本课题主要研究经成骨诱导和炎前因子处理后骨髓间充质干细胞的免疫原性,探讨其是否具有免疫调节机制,为同种异体MSCs产业化应用及最终走向临床打下基础。
实验目的:
(1)从人骨髓中分离培养hMSCs并在体外诱导成骨细胞,对其细胞生物学特性进行观察;(2)应用流式、RT-PCR和WB研究hMSCs、DOC免疫原性及经IFN-γ处理后其免疫原性的变化;(3)应用混合淋巴细胞反应(MLR)研究hMSCs、DOC及经IFN-γ处理后在不同数量、不同刺激条件、不同天数下对外周血单个核细胞(PBMCs)增殖的影响;应用ELISA研究hMSCs、DOC及经IFN-γ处理后细胞因子分泌情况,探讨hMSCs免疫调节机制,从而了解以hMSCs为种子细胞构建的同种异体组织工程移植的可行性。
实验方法:
1.人骨髓间充质干细胞生物学特性(1)无菌条件下在志愿者髂嵴处穿刺抽取20ml骨髓,经密度梯度离心分离纯化hMSCs,培养在含15%胎牛血清的F12-DMEM培养液里。(2)比较hMSCs及DOC细胞生长曲线、细胞周期。(3)FACS检测第3代hMSCs、DOC(诱导后第6、12、18天)细胞的CD14、CD29、CD34,CD44、CD45、CD105,CD166表达。(4)用四环素法、茜素红法;Ⅰ型胶原、骨钙素免疫组化染色鉴定DOC。

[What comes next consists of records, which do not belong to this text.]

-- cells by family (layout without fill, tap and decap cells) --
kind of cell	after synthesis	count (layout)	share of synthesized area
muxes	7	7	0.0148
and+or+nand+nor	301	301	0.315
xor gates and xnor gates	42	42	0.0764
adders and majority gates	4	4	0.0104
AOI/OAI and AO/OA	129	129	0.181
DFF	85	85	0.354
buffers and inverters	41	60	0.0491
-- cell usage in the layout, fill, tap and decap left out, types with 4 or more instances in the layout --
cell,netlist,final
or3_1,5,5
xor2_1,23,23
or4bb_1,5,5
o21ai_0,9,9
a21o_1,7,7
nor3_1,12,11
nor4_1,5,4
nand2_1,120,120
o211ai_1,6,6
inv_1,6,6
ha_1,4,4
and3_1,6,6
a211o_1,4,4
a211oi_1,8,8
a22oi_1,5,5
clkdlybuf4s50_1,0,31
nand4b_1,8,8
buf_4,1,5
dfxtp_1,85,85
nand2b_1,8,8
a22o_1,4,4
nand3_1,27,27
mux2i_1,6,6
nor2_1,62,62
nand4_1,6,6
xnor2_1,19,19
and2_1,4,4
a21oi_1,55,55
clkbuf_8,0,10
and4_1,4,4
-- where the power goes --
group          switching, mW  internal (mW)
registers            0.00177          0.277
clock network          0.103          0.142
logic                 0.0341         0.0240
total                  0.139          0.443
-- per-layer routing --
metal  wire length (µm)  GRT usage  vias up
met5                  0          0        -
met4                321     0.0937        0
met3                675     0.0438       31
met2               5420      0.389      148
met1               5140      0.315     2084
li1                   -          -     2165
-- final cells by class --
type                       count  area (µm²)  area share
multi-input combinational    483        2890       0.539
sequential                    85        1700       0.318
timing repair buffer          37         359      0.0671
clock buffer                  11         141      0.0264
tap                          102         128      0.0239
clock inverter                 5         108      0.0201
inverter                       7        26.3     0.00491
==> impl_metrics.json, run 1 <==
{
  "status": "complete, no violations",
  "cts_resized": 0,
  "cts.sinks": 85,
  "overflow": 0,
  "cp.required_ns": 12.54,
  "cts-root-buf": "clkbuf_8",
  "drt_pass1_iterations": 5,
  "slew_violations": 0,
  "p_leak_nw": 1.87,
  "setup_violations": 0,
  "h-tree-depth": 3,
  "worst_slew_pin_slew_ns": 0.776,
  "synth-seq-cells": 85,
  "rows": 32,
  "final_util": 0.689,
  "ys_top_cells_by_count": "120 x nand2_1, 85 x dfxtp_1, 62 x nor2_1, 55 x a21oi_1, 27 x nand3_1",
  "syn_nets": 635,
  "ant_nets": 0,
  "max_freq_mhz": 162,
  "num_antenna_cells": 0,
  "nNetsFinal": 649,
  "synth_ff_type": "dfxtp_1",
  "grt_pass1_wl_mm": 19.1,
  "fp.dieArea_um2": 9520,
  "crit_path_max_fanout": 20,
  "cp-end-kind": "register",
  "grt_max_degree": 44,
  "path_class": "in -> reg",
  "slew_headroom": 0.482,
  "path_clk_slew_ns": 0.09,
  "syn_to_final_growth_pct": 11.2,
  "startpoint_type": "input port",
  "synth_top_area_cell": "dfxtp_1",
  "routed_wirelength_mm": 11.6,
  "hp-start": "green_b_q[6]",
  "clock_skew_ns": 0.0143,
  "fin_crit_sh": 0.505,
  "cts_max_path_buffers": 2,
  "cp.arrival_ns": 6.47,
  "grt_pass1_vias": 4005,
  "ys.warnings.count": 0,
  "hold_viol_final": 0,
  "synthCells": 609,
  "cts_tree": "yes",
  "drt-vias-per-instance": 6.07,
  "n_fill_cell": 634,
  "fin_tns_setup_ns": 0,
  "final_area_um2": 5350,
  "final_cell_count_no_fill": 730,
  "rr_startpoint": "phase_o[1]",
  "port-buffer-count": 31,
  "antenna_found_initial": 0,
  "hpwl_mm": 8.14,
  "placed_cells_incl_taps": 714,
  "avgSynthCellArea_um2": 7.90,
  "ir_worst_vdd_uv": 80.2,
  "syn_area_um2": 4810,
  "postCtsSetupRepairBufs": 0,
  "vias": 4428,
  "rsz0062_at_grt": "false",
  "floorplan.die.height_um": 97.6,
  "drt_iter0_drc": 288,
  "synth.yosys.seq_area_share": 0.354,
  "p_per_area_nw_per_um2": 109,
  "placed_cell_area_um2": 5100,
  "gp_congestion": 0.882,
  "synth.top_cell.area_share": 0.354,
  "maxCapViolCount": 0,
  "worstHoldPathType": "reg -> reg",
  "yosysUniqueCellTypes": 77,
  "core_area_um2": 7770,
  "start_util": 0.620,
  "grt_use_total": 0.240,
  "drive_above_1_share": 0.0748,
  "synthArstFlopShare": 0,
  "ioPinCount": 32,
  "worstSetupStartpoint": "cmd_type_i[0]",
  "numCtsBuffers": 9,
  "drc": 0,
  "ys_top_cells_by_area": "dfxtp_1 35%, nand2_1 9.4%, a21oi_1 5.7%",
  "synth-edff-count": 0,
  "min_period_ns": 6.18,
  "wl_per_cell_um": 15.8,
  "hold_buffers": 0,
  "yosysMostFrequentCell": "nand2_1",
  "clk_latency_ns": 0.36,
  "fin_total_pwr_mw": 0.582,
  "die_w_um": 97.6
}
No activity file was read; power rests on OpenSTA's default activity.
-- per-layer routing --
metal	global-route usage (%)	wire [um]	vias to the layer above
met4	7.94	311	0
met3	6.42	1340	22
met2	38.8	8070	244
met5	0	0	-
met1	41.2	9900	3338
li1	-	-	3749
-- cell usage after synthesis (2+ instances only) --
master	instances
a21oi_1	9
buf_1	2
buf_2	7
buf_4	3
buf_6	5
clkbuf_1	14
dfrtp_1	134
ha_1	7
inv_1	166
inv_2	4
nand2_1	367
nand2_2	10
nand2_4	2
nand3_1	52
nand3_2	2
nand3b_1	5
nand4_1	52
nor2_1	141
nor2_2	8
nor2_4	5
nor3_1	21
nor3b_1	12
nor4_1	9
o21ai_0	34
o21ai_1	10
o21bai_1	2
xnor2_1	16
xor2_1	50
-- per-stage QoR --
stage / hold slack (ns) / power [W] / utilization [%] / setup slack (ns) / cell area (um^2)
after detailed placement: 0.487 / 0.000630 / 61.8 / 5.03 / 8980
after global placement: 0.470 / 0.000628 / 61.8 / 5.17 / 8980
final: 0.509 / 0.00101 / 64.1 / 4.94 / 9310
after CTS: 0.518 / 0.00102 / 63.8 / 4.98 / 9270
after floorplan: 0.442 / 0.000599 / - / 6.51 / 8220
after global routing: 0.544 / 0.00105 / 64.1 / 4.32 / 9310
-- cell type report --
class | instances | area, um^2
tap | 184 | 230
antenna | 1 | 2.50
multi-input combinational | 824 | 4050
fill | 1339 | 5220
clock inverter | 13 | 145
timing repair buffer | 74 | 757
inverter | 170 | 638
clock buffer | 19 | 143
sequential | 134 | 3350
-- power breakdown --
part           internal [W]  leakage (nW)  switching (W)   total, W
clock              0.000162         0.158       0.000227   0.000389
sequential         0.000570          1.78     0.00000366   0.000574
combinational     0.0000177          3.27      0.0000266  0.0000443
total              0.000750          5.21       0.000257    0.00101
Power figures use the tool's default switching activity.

2.人骨髓间充质干细胞免疫原性实验研究(1)以未分化的骨髓间充质干细胞(hMSCs)为对照,采用流式细胞技术分别检测hMSCs、hMSCs+IFN-γ和诱导后第6、12、18天的DOC、DOC+WN-γ的CD40、CD40L、CD80、CD86、HLA-Ⅰ、HLA-Ⅱ等免疫相关分子的表达;(2)采用RT-PCR技术分别检测hMSCs、hMSCs+IFN-γ和诱导后第6、12、18天的DOC、DOC+WN-γ的B7-H1、B7-H4、HLA-B、HLA-DRA、HLA-DRB等免疫相关基因表达情况;(3)采用WB技术分别检测hMSCs、hMSCs+IFN-γ和诱导后第6、12、18天的DOC、DOC+IFN-γ的B7-H1、B7-H4等免疫相关因子表达情况;
3.人骨髓间充质干细胞免疫调节机制实验研究(1)应用混合淋巴细胞反应(MLR)观察(1)不同数量级hMSCs、hMSCs+IFN-γ和诱导后第18天的DOC、DOC+WN-γ对经同种异体PBMCs刺激的PBMCs增殖的影响;(2)不同数量级hMSCs、hMSCs+IFN-γ和诱导后第18天的DOC、DOC+IFN-γ对经有丝分裂原(PHA)刺激的PBMCs增殖的影响;(3)不同天数hMSCs、hMSCs+IFN-γ和诱导后第18天的DOC、DOC+IFN-γ对经同种异体PBMCs和PHA刺激的PBMCs增殖的影响;(4)应用ELISA检测hMSCs、hMSCs+IFN-γ和诱导后第18天的DOC、DOC+WN-γ其培养上清IL-2、IL-4、IL-10、TNF-α、TGF-β1和PGE2的表达情况。
实验结果:
1.人骨髓间充质干细胞生物学特性(1)细胞呈纺锤形或三角形,类似纤维细胞,旋涡样排列;原代hMSCs接种后4d,可观察到成纤维细胞样的细胞集落,9至12d长满单层培养瓶底,传代细胞4至7d长满单层;hMSCs及DOC细胞贴壁率无明显差别,生长曲线hMSCs倍增时间为38.1h,DOC为39.7h。hMSCs和DOC细胞周期比较,hMSCs细胞周期中S+G_2比例较多,G_1比例较少。表明:hMSCs生长增殖速度较DOC快。(2)第3代细胞FACS检测结果显示:分离培养的细胞CD29、CD44、CD105、CD166表达强阳性,而CD14、CD34、CD45阴性。(3)成骨诱导16d,四环素、茜素红染色见到团块状细胞中有钙盐沉积;Ⅰ型胶原、骨钙素免疫细胞化学检测见到胞浆内有大量的棕黄色颗粒。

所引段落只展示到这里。